Task statement —
Extract every line from the records below that contains the word "assign".
+++ Supplied information
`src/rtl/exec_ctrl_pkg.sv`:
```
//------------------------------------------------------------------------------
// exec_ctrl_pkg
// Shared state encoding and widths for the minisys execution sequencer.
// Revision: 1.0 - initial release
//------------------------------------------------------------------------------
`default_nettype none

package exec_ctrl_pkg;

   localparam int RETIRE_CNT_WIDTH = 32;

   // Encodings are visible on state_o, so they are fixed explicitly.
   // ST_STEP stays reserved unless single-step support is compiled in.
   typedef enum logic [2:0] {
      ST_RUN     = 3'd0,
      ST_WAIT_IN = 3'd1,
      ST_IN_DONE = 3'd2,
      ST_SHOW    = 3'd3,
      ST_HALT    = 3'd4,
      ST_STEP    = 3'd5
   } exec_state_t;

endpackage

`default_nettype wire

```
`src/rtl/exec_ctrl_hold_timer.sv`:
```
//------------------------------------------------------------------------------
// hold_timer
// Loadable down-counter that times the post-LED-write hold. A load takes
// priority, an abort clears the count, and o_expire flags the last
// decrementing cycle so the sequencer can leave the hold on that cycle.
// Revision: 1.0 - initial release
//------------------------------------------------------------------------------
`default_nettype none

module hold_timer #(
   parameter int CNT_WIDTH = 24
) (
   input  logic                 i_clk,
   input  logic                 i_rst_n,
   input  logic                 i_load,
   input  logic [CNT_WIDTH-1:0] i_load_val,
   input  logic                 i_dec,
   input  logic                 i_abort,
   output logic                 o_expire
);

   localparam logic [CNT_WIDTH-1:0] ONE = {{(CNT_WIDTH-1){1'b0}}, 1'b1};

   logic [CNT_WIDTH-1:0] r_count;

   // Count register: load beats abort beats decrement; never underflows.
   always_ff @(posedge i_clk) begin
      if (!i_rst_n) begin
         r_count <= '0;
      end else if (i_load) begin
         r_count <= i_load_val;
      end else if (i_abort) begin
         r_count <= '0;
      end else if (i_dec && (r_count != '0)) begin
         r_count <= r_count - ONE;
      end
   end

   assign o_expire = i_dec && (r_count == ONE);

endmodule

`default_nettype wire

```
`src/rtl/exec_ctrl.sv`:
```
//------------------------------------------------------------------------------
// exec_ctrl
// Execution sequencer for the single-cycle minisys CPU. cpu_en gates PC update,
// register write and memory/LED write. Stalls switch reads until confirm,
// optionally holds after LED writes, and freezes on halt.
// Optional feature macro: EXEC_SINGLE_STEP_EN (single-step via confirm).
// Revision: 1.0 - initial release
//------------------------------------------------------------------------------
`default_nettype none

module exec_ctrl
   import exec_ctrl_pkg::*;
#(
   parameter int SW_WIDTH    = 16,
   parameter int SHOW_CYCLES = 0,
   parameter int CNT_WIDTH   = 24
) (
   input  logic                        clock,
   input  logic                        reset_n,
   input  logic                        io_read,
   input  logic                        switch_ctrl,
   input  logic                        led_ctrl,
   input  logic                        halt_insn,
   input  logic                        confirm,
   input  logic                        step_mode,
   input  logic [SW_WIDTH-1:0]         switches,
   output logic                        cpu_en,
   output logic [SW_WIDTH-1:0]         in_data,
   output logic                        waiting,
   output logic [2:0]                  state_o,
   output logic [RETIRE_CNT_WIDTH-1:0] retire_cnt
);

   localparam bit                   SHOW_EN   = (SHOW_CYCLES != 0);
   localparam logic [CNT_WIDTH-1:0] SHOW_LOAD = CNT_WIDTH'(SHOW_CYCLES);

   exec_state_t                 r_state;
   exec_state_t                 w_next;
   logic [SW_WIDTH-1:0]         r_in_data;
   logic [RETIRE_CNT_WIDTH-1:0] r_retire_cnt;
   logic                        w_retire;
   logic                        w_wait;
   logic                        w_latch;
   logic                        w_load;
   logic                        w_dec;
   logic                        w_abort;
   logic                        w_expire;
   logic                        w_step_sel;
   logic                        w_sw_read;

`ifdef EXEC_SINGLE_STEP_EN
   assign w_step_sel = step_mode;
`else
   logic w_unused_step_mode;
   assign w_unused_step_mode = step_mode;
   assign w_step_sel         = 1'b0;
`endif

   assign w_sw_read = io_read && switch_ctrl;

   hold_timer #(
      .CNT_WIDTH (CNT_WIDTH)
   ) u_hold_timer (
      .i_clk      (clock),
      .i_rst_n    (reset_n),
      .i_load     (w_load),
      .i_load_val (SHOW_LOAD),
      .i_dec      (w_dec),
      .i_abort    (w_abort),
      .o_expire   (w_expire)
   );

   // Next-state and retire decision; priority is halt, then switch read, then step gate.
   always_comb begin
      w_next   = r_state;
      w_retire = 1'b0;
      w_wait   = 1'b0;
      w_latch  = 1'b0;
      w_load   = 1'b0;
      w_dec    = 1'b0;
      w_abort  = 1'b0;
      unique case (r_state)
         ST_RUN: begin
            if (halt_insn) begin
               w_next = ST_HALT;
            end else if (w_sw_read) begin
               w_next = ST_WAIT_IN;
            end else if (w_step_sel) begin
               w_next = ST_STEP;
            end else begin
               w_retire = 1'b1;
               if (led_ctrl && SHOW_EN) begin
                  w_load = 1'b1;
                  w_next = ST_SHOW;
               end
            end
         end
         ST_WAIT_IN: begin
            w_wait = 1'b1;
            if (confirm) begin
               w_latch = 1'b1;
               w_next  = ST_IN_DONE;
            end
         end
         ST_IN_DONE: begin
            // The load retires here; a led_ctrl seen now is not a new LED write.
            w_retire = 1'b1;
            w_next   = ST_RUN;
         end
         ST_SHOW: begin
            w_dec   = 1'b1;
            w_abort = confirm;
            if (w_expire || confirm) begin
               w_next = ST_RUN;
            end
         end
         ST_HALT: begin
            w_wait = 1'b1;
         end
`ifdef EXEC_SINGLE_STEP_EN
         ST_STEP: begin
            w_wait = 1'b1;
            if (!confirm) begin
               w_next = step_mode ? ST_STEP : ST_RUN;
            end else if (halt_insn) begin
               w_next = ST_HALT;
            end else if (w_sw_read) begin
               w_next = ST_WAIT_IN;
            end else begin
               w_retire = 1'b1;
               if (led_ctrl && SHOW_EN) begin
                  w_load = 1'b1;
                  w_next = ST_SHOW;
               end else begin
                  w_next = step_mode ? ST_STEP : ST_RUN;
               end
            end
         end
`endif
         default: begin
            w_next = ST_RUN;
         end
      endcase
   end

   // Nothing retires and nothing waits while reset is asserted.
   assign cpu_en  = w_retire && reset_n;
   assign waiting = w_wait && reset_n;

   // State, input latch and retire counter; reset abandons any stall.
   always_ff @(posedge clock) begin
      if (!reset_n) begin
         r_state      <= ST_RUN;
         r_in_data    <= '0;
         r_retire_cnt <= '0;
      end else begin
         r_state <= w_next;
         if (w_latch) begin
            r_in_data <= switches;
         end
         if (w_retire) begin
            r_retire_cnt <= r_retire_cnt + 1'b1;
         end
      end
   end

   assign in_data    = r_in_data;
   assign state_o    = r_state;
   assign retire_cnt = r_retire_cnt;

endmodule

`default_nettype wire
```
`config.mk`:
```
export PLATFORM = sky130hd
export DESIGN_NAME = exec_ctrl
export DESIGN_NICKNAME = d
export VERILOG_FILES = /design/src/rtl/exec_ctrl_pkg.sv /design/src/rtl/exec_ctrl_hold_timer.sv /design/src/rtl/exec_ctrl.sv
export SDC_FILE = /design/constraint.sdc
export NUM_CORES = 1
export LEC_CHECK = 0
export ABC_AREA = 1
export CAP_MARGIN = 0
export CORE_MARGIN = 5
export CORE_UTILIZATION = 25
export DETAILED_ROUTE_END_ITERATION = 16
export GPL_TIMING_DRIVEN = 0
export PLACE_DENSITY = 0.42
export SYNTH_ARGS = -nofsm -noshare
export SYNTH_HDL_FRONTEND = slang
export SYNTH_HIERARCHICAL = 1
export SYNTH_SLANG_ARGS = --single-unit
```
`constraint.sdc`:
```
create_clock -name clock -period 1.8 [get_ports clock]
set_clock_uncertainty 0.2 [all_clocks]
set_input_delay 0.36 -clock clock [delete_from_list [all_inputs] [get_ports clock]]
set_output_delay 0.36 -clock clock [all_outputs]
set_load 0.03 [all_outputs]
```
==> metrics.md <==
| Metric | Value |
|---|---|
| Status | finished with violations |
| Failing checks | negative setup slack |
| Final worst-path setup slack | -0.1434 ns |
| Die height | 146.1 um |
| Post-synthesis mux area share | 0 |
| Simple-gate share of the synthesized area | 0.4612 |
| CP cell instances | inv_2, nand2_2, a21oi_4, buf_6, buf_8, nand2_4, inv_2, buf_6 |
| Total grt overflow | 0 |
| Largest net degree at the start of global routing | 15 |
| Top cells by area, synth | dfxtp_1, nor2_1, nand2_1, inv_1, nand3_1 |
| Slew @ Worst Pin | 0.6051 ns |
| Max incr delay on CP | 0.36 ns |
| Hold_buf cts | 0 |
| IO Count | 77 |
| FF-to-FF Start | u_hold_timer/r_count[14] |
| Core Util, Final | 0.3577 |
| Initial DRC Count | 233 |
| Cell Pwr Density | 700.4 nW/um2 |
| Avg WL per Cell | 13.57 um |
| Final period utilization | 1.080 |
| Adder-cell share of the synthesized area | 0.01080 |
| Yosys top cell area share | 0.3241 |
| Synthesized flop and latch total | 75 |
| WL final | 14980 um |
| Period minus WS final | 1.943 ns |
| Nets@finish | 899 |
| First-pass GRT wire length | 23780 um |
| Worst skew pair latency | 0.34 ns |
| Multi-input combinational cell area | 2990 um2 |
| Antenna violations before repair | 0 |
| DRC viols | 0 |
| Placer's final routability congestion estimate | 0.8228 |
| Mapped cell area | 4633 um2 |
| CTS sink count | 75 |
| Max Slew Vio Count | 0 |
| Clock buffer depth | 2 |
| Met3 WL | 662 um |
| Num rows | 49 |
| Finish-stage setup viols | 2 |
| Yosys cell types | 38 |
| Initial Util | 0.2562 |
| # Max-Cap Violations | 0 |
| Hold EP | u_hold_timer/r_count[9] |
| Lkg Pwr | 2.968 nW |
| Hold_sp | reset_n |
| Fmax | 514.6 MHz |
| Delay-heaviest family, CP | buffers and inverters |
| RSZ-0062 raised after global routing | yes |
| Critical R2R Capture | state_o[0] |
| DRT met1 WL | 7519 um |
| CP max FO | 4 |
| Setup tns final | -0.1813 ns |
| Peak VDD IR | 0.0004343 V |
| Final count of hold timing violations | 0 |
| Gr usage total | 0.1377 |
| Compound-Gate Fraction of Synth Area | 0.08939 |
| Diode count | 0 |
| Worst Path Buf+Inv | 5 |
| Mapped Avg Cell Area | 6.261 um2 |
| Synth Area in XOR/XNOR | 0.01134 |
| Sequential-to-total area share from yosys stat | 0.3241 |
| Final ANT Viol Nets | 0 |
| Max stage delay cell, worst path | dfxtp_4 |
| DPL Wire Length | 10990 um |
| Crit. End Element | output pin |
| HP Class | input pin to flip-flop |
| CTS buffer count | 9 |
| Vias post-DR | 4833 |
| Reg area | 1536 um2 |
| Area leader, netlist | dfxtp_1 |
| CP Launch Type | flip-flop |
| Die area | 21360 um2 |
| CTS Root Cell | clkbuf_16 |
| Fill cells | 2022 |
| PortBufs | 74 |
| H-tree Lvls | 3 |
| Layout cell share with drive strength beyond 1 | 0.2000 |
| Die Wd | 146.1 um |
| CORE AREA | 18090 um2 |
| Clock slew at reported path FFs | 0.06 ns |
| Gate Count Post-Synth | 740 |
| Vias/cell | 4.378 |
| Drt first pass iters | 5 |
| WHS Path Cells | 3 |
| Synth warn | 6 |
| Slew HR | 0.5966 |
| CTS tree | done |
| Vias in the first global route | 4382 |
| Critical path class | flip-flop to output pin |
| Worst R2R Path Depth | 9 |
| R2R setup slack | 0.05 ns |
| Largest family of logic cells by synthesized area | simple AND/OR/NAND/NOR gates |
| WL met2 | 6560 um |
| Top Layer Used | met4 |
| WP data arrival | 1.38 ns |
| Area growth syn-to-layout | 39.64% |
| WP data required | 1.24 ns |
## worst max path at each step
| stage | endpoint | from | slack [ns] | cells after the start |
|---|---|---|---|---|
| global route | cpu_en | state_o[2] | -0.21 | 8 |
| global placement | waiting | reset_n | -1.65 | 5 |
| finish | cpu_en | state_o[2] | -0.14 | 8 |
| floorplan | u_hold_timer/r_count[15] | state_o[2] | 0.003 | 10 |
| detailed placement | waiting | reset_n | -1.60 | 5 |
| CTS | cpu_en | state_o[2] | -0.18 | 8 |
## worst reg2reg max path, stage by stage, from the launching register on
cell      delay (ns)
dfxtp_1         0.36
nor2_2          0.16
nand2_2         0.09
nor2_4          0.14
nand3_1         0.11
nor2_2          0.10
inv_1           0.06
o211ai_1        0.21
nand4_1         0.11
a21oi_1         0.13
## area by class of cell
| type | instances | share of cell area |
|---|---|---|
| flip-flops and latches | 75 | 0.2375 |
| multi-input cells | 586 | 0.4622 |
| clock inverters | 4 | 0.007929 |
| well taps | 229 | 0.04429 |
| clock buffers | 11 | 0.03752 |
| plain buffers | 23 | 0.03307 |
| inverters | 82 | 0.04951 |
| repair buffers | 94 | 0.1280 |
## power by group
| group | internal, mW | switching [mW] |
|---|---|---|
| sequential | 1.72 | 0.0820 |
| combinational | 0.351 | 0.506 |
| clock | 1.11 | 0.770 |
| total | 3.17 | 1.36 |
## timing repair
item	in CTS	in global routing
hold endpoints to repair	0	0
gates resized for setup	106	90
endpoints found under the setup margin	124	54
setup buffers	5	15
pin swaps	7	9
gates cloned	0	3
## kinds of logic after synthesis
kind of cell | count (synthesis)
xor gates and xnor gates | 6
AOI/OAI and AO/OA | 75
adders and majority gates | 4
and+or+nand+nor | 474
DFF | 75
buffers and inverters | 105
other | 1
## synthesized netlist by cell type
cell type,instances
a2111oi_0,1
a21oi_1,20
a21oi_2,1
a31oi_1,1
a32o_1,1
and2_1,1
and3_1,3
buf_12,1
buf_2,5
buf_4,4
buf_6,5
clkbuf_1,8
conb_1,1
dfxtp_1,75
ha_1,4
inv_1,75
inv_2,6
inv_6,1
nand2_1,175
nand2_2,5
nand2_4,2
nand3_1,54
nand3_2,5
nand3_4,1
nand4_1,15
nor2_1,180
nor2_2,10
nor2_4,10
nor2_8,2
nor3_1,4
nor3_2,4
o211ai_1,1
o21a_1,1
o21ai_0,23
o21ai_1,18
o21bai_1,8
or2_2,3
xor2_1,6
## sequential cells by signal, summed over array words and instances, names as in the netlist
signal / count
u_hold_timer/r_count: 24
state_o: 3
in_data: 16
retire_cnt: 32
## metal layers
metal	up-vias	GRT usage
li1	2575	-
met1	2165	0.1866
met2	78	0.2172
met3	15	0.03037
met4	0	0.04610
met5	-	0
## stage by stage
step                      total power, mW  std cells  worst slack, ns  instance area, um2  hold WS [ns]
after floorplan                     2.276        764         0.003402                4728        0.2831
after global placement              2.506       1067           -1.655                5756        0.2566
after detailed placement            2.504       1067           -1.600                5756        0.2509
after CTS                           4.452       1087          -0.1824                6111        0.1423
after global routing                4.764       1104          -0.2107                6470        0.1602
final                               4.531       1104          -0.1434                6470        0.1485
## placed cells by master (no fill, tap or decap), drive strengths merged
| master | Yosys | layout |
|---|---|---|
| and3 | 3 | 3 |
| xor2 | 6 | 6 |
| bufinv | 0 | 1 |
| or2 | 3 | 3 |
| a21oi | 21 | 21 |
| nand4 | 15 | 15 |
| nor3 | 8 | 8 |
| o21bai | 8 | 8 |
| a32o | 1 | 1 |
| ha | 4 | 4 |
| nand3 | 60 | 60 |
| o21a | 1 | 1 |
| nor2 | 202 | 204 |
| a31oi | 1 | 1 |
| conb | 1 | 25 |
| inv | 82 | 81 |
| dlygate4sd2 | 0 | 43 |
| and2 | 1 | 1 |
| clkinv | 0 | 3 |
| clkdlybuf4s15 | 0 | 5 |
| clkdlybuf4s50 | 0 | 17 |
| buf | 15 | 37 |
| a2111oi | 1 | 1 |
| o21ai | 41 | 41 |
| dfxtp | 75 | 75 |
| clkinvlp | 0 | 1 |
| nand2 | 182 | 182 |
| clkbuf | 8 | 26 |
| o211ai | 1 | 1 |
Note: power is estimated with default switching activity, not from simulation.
++++++
Exercise output —
   assign o_expire = i_dec && (r_count == ONE);
   assign w_step_sel = step_mode;
   assign w_unused_step_mode = step_mode;
   assign w_step_sel         = 1'b0;
   assign w_sw_read = io_read && switch_ctrl;
   assign cpu_en  = w_retire && reset_n;
   assign waiting = w_wait && reset_n;
   assign in_data    = r_in_data;
   assign state_o    = r_state;
   assign retire_cnt = r_retire_cnt;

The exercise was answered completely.